When Newtown earned a place on the National Register of Historic Places in April 2024, the designation validated more than 100 years of history and community-building in Sarasota’s close-knit Black neighborhood. But the community’s fabric is threatened. As downtown Sarasota swells with new residents, buyers have been heading north into Newtown, looking for an affordable neighborhood near the city center and offering prices that are sometimes too good to pass up—especially for homeowners who need to make extensive repairs to their homes.
It’s a familiar story. Erin DiFazio, managing director of the Sarasota Alliance for Historic Preservation, says that in the 1920s and ’30s, most of the Black community resided in Overtown—a neighborhood just north of Fruitville Road, now known as the Rosemary District. Through the decades, newcomers saw the value in Overtown, with its close proximity to downtown (the Rosemary District is now one of the hottest neighborhoods in the city), and African Americans were pushed into Newtown about a mile north. The Black community ultimately thrived there and built their own homes.

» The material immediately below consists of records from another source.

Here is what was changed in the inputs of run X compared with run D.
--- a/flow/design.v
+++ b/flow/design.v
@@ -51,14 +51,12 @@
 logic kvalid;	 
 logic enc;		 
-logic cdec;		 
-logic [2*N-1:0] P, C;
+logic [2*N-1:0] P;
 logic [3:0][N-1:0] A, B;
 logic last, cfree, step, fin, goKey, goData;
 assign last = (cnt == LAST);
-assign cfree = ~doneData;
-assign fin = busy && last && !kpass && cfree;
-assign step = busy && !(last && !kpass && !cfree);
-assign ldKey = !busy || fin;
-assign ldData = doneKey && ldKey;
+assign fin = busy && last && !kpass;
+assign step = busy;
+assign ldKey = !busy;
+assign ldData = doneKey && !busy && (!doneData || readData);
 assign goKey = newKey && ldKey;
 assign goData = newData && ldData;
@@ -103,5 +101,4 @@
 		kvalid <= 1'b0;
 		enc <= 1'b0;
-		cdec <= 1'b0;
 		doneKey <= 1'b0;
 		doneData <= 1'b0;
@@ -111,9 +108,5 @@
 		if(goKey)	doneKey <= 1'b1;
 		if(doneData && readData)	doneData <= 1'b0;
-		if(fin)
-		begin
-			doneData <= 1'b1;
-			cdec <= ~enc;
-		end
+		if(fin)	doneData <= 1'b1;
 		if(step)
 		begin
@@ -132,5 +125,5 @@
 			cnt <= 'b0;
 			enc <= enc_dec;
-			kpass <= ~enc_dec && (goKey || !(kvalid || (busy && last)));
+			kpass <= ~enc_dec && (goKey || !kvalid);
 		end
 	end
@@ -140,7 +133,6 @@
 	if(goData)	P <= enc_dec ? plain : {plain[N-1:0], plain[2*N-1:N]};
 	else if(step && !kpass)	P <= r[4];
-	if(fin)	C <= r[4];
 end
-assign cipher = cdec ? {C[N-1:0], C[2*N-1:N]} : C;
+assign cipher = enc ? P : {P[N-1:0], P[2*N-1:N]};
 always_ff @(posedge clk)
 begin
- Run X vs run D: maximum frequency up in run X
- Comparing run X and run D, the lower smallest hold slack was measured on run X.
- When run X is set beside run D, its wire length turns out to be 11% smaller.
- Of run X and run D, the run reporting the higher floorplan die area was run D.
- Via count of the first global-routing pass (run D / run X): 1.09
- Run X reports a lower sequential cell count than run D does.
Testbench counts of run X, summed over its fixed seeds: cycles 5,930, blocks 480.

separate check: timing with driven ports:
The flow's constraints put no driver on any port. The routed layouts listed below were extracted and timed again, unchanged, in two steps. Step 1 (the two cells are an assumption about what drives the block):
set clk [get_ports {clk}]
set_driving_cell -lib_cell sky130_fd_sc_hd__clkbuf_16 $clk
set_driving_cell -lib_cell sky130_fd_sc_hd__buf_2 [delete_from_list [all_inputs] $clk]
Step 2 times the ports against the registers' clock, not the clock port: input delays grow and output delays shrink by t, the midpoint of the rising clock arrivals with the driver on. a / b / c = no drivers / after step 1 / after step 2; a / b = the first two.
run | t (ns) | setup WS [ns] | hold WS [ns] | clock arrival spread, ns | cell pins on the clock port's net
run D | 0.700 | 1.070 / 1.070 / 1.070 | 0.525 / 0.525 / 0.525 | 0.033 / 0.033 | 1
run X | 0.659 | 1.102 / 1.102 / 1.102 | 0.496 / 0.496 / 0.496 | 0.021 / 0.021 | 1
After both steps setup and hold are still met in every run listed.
Source: an optimization exercise on an open RTL-to-GDS flow (aim: small area). Production flows keep margins and buffers that such runs may drop.
Only simulation tests tie the RTL to the original design; equivalence was not proved.

==> inputs of run R <==
// Systolic_MMU_Top
module Systolic_MMU_Top (
    input  wire        CLK,
    input  wire        ASYNC_RST,
    input  wire        SYNC_RST,
    input  wire        EN,
    input  wire        LOAD,
    input  wire [47:0] Inputs,
    input  wire [7:0]  ShiftAmmount,
    input  wire [7:0]  Z,
    output wire [47:0] Out
);
    wire hold_s = ~EN;                               
    wire load_s = EN & ~SYNC_RST;
    wire load_s_n = ~load_s;
    wire hold_w = ~(EN & (SYNC_RST | LOAD));         
    wire load_w = EN & ~SYNC_RST & LOAD;
    wire hold_c = ~(EN & (SYNC_RST | ~LOAD));        
    wire load_c = EN & ~SYNC_RST & ~LOAD;
    wire hold_c_n = ~hold_c;
    wire load_c_n = ~load_c;
    wire [4:0]  nj;
    wire        nt_zero, nm_full;
    wire [17:0] nm, nh;
    Shift_Decode shift_decode (.ShiftAmmount(ShiftAmmount), .J(nj), .T_zero(nt_zero), .M(nm), .M_full(nm_full), .H(nh));
    reg  [7:0] sk_0_0;
    wire [7:0] sk_0_0_d;
    Hold_Mux sk_0_0_m [7:0] (.q(sk_0_0), .d(Inputs[7:0]), .h(hold_s), .l(load_s), .y(sk_0_0_d));
    always @(posedge CLK or negedge ASYNC_RST)
        if (~ASYNC_RST) sk_0_0 <= 8'd0;
  ...
make LEC_CHECK=0 CAP_MARGIN=20 CORE_MARGIN=2 CORE_UTILIZATION=55 CTS_BUF_LIST=sky130_fd_sc_hd__clkbuf_8 CTS_CLUSTER_DIAMETER=60 CTS_CLUSTER_SIZE=14 SLEW_MARGIN=20 SYNTH_HIERARCHICAL=1 finish   # period 12.0 ns
run.sh (not shown) runs the stock make flow with config.mk's settings and CLKGATE_MAP_FILE= SYNTH_SCRIPT=/design/flow/synth_recipe.tcl, a recipe that flattens the netlist after the stock synthesis.
==> run X (differences from run R) <==
--- a/flow/design.v
+++ b/flow/design.v
@@ -895,17 +895,17 @@
     input  wire [4:0]  J,         
     input  wire        T_zero,    
     input  wire [17:0] M,         
     input  wire        M_full,    
     input  wire [17:0] H,         
     input  wire [7:0]  Z,
     output wire [7:0]  Out
 );
-    wire f4_0, f4_1, f4_2, f4_3, f4_4, f4_5, f4_6, f4_7, f4_8, f4_9, f4_10, f4_11, f4_12, f4_13, f4_14, f4_15, f4_16, f4_17, f4_18, f4_19, f4_20, f4_21, f4_22, f3_0, f3_1, f3_2, f3_3, f3_4, f3_5, f3_6, f3_7, f3_8, f3_9, f3_10, f3_11, f3_12, f3_13, f3_14, f2_0, f2_1, f2_2, f2_3, f2_4, f2_5, f2_6, f2_7, f2_8, f2_9, f2_10, f1_0, f1_1, f1_2, f1_3, f1_4, f1_5, f1_6, f1_7, f1_8, f0_0, f0_1, f0_2, f0_3, f0_4, f0_5, f0_6, f0_7, i_0, i_1, i_2, i_3, i_4, i_5, i_6, i_7;
+    wire f4_0, f4_1, f4_2, f4_3, f4_4, f4_5, f4_6, f4_7, f4_8, f4_9, f4_10, f4_11, f4_12, f4_13, f4_14, f4_15, f4_16, f4_17, f4_18, f4_19, f4_20, f4_21, f4_22, f3_0, f3_1, f3_2, f3_3, f3_4, f3_5, f3_6, f3_7, f3_8, f3_9, f3_10, f3_11, f3_12, f3_13, f3_14, f2_0, f2_1, f2_2, f2_3, f2_4, f2_5, f2_6, f2_7, f2_8, f2_9, f2_10, f1_0, f1_1, f1_2, f1_3, f1_4, f1_5, f1_6, f1_7, f1_8, f0_0, f0_1, f0_2, f0_3, f0_4, f0_5, f0_6, f0_7;
     Gate_NAND2 gf4_0 (.a(In[9]), .b(J[4]), .y(f4_0));
     Gate_NAND2 gf4_1 (.a(In[10]), .b(J[4]), .y(f4_1));
     Gate_NAND2 gf4_2 (.a(In[11]), .b(J[4]), .y(f4_2));
     Gate_NAND2 gf4_3 (.a(In[12]), .b(J[4]), .y(f4_3));
     Gate_NAND2 gf4_4 (.a(In[13]), .b(J[4]), .y(f4_4));
     Gate_NAND2 gf4_5 (.a(In[14]), .b(J[4]), .y(f4_5));
     Gate_NAND2 gf4_6 (.a(In[15]), .b(J[4]), .y(f4_6));
     Gate_MUX2I gf4_7 (.a(In[0]), .b(In[16]), .s(J[4]), .y(f4_7));
@@ -962,64 +962,107 @@
     Gate_MUX2I gf0_0 (.a(f1_0), .b(f1_1), .s(J[0]), .y(f0_0));
     Gate_MUX2I gf0_1 (.a(f1_1), .b(f1_2), .s(J[0]), .y(f0_1));
     Gate_MUX2I gf0_2 (.a(f1_2), .b(f1_3), .s(J[0]), .y(f0_2));
     Gate_MUX2I gf0_3 (.a(f1_3), .b(f1_4), .s(J[0]), .y(f0_3));
     Gate_MUX2I gf0_4 (.a(f1_4), .b(f1_5), .s(J[0]), .y(f0_4));
     Gate_MUX2I gf0_5 (.a(f1_5), .b(f1_6), .s(J[0]), .y(f0_5));
     Gate_MUX2I gf0_6 (.a(f1_6), .b(f1_7), .s(J[0]), .y(f0_6));
     Gate_MUX2I gf0_7 (.a(f1_7), .b(f1_8), .s(J[0]), .y(f0_7));
-    Gate_INV gi_0 (.a(f0_0), .y(i_0));
-    Gate_INV gi_1 (.a(f0_1), .y(i_1));
-    Gate_INV gi_2 (.a(f0_2), .y(i_2));
-    Gate_INV gi_3 (.a(f0_3), .y(i_3));
-    Gate_INV gi_4 (.a(f0_4), .y(i_4));
-    Gate_INV gi_5 (.a(f0_5), .y(i_5));
-    Gate_INV gi_6 (.a(f0_6), .y(i_6));
-    Gate_INV gi_7 (.a(f0_7), .y(i_7));
-    wire [7:0]  tl  = T_zero ? 8'd0 : {i_7, i_6, i_5, i_4, i_3, i_2, i_1, i_0};
-    wire z10 = ~|(In & M);
-    wire o10 = M_full & (&(In | ~M));
-    wire t18 = |(In & H);
-    wire t7  = tl[7];
-    wire [7:0] lo = {1'b0, tl[6:0]} + {1'b0, Z[6:0]};
-    wire c7  = lo[7];
-    wire u7  = t7 ^ Z[7] ^ c7;
-    wire d_zero  = (Z[7] == c7);
-    wire d_plus  = c7 & ~Z[7];
-    wire d_minus = Z[7] & ~c7;
-    wire in_range = (d_zero  & ((z10 & ~t18 & ~t7) | (o10 & t18 & t7))) |
-                    (d_plus  & o10 & t18) |
-                    (d_minus & z10 & ~t18);
-    wire wrap = (d_plus & ~t18 & o10 & t7) | (d_minus & t18 & z10 & ~t7);
-    wire neg = t18 ^ wrap;
-    assign Out = in_range ? {u7, lo[6:0]} : (neg ? 8'h80 : 8'h7f);
+    wire [7:0] tl;    
+    Gate_NOR2 gtl0 (.a(f0_0), .b(T_zero), .y(tl[0]));
+    Gate_NOR2 gtl1 (.a(f0_1), .b(T_zero), .y(tl[1]));
+    Gate_NOR2 gtl2 (.a(f0_2), .b(T_zero), .y(tl[2]));
+    Gate_NOR2 gtl3 (.a(f0_3), .b(T_zero), .y(tl[3]));
+    Gate_NOR2 gtl4 (.a(f0_4), .b(T_zero), .y(tl[4]));
+    Gate_NOR2 gtl5 (.a(f0_5), .b(T_zero), .y(tl[5]));
+    Gate_NOR2 gtl6 (.a(f0_6), .b(T_zero), .y(tl[6]));
+    Gate_NOR2 gtl7 (.a(f0_7), .b(T_zero), .y(tl[7]));
+    wire z10, o10, t18;
+    Norm_Flags flags (.In(In), .M(M), .M_full(M_full), .H(H), .z10(z10), .o10(o10), .t18(t18));
+    wire [6:0] lo;
+    wire [7:0] cy;
+    HA ad0 (.a(tl[0]), .b(Z[0]), .s(lo[0]), .co(cy[1]));
+    FA ad [5:0] (.a(tl[6:1]), .b(Z[6:1]), .c(cy[6:1]), .s(lo[6:1]), .co(cy[7:2]));
+    wire c7 = cy[7];
+    wire t7 = tl[7];
+    wire u7x, u7;
+    Gate_XOR2 x7a (.a(t7), .b(Z[7]), .y(u7x));
+    Gate_XOR2 x7b (.a(u7x), .b(c7), .y(u7));
+    wire in_range, sat_lo, sat_hi;
+    Norm_Range range (.z10(z10), .o10(o10), .t18(t18), .t7(t7), .c7(c7), .z7(Z[7]),
+                      .in_range(in_range), .sat_lo(sat_lo), .sat_hi(sat_hi));
+    Gate_A21O go [6:0] (.a1(lo), .a2(in_range), .b(sat_lo), .y(Out[6:0]));
+    Gate_A21O go7 (.a1(u7), .a2(in_range), .b(sat_hi), .y(Out[7]));
 endmodule
 module Shift_Decode (
     input  wire [7:0]  ShiftAmmount,
     output wire [4:0]  J,
     output wire        T_zero,
     output wire [17:0] M,
     output wire        M_full,
     output wire [17:0] H
 );
-    wire signed [7:0] s = ShiftAmmount;
+    wire [27:0] le, gt;
+    Shift_Thermometer therm (.s(ShiftAmmount), .le(le));
+    Gate_INV ginv [27:0] (.a(le), .y(gt));
     wire [7:0] j7 = 8'd7 - ShiftAmmount;
-    assign T_zero = (s >= 8'sd8);
-    assign J      = (s <= -8'sd18) ? 5'd25 : j7[4:0];
-    assign M_full = (s <= 8'sd8);
+    wire signed [7:0] s = ShiftAmmount;
+    wire far_right = (s <= -8'sd18);
+    assign J      = far_right ? 5'd25 : j7[4:0];
+    assign T_zero = gt[16];                   
+    assign M_full = le[17];                   
     genvar m;
     generate
         for (m = 0; m < 17; m = m + 1) begin : g_mask
-            assign M[m] = (s <= 17 - m) && (s >= 8 - m);
-            assign H[m] = (s == 18 - m);
+            Gate_NOR2 gm (.a(gt[26 - m]), .b(le[16 - m]), .y(M[m]));
+            Gate_NOR2 gh (.a(gt[27 - m]), .b(le[26 - m]), .y(H[m]));
+        end
+    endgenerate
+    assign M[17] = le[9];                     
+    assign H[17] = le[10];                    
+endmodule
+module Shift_Thermometer (input wire signed [7:0] s, output wire [27:0] le);
+    genvar i;
+    generate
+        for (i = 0; i < 28; i = i + 1) begin : g_le
+            assign le[i] = (s <= i - 9);
         end
     endgenerate
-    assign M[17] = (s <= 8'sd0);
-    assign H[17] = (s <= 8'sd1);
+endmodule
+module Norm_Flags (
+    input  wire [17:0] In,
+    input  wire [17:0] M,
+    input  wire        M_full,
+    input  wire [17:0] H,
+    output wire        z10,
+    output wire        o10,
+    output wire        t18
+);
+    assign z10 = ~|(In & M);
+    assign o10 = M_full & (&(In | ~M));
+    assign t18 = |(In & H);
+endmodule
+module Norm_Range (
+    input  wire z10, input wire o10, input wire t18, input wire t7,
+    input  wire c7, input wire z7,
+    output wire in_range,
+    output wire sat_lo,      
+    output wire sat_hi       
+);
+    wire d_zero  = (z7 == c7);
+    wire d_plus  = c7 & ~z7;
+    wire d_minus = z7 & ~c7;
+    assign in_range = (d_zero  & ((z10 & ~t18 & ~t7) | (o10 & t18 & t7))) |
+                      (d_plus  & o10 & t18) |
+                      (d_minus & z10 & ~t18);
+    wire wrap = (d_plus & ~t18 & o10 & t7) | (d_minus & t18 & z10 & ~t7);
+    wire neg = t18 ^ wrap;
+    assign sat_lo = ~in_range & ~neg;
+    assign sat_hi = ~in_range & neg;
 endmodule
 module Gate_MUX2I (input wire a, input wire b, input wire s, output wire y);
     assign y = ~(s ? b : a);
 endmodule
 module Gate_ANDN (input wire a, input wire b, output wire y);
     assign y = a & ~b;
 endmodule
 module Gate_ORN (input wire a, input wire b, output wire y);
- CTS_BUF_LIST: sky130_fd_sc_hd__clkbuf_8 -> sky130_fd_sc_hd__clkbuf_16
- CTS_CLUSTER_DIAMETER: 60 -> 100
- CTS_CLUSTER_SIZE: 14 -> 30
==> flow_metrics.tcl <==
set metrics [dict create \
    outcome "finished clean" \
    die_x_um 484 \
    crit_top_cell "mux2i_1" \
    finalClockSkew_ns 0.0552 \
    crit_chain "clkdlybuf4s50_1, buf_4, inv_1, ha_1, nand2b_4, buf_12, mux2i_1, mux2i_1, mux2i_1, mux2i_1, mux2i_1, inv_1, nor2b_1, ha_1, a21o_1, a21oi_1, nand2_1, a21oi_1, inv_1, ha_1, a21oi_1, o31ai_4, mux2i_1, clkdlybuf4s50_1" \
    dp_slack_ns 0.734 \
    area_delta_synth_final_pct 7.90 \
    relSlewSlack 0.221 \
    startpoint "ShiftAmmount[3]" \
    rows 176 \
    p_leak_nw 54.1 \
    via_per_inst 5.96 \
    multi_input_area_share 0.611 \
    inverters_excl_clock 290 \
    path_clk_slew_ns 0.10 \
]
the above is filed under run R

Today, about 30 to 50 of these original homes, many of them built by Newtown’s founders, need restoration, but their owners can’t afford the repairs. Some longtime residents have sold and left the community. That’s why the Alliance for Historic Preservation started the Resilient Roots program in November 2025. Funded in part with two grants—$10,000 from the Community Foundation of Sarasota County and $20,000 from the Newtown Community Redevelopment Agency—Resilient Roots offers 12-year loans and removes closing costs and interest on the loan for properties located in Newtown.
Since launching, three Newtown homeowners have applied for the program. With current funding, the loans are capped around $35,000. DiFazio says the program will be able to help up to five homeowners in its first year and the loan structure will ensure they can help more in the future.
“There are other situations where we are going to need to do more creative thinking,” DiFazio says. “There are some homes that are really significant to the community that need a lot more, probably upwards of $100,000 in major structural repairs.”
For now, repairs are solely exterior and focus on more attainable work like repairing wood siding with wood rot or termite damage, replacing roofs and repairing supporting frames and floor joists. It’s not the pretty stuff, but structural foundation repairs are crucial to keeping these original homes around for another decade and longer.
“It’s encouraging for folks,” DiFazio says. “These repairs have been a burden, adding stress or preventing [residents] from feeling safe and secure in their homes. This will empower them to do some of the things they’ve wanted to do, but didn’t have the means to do.”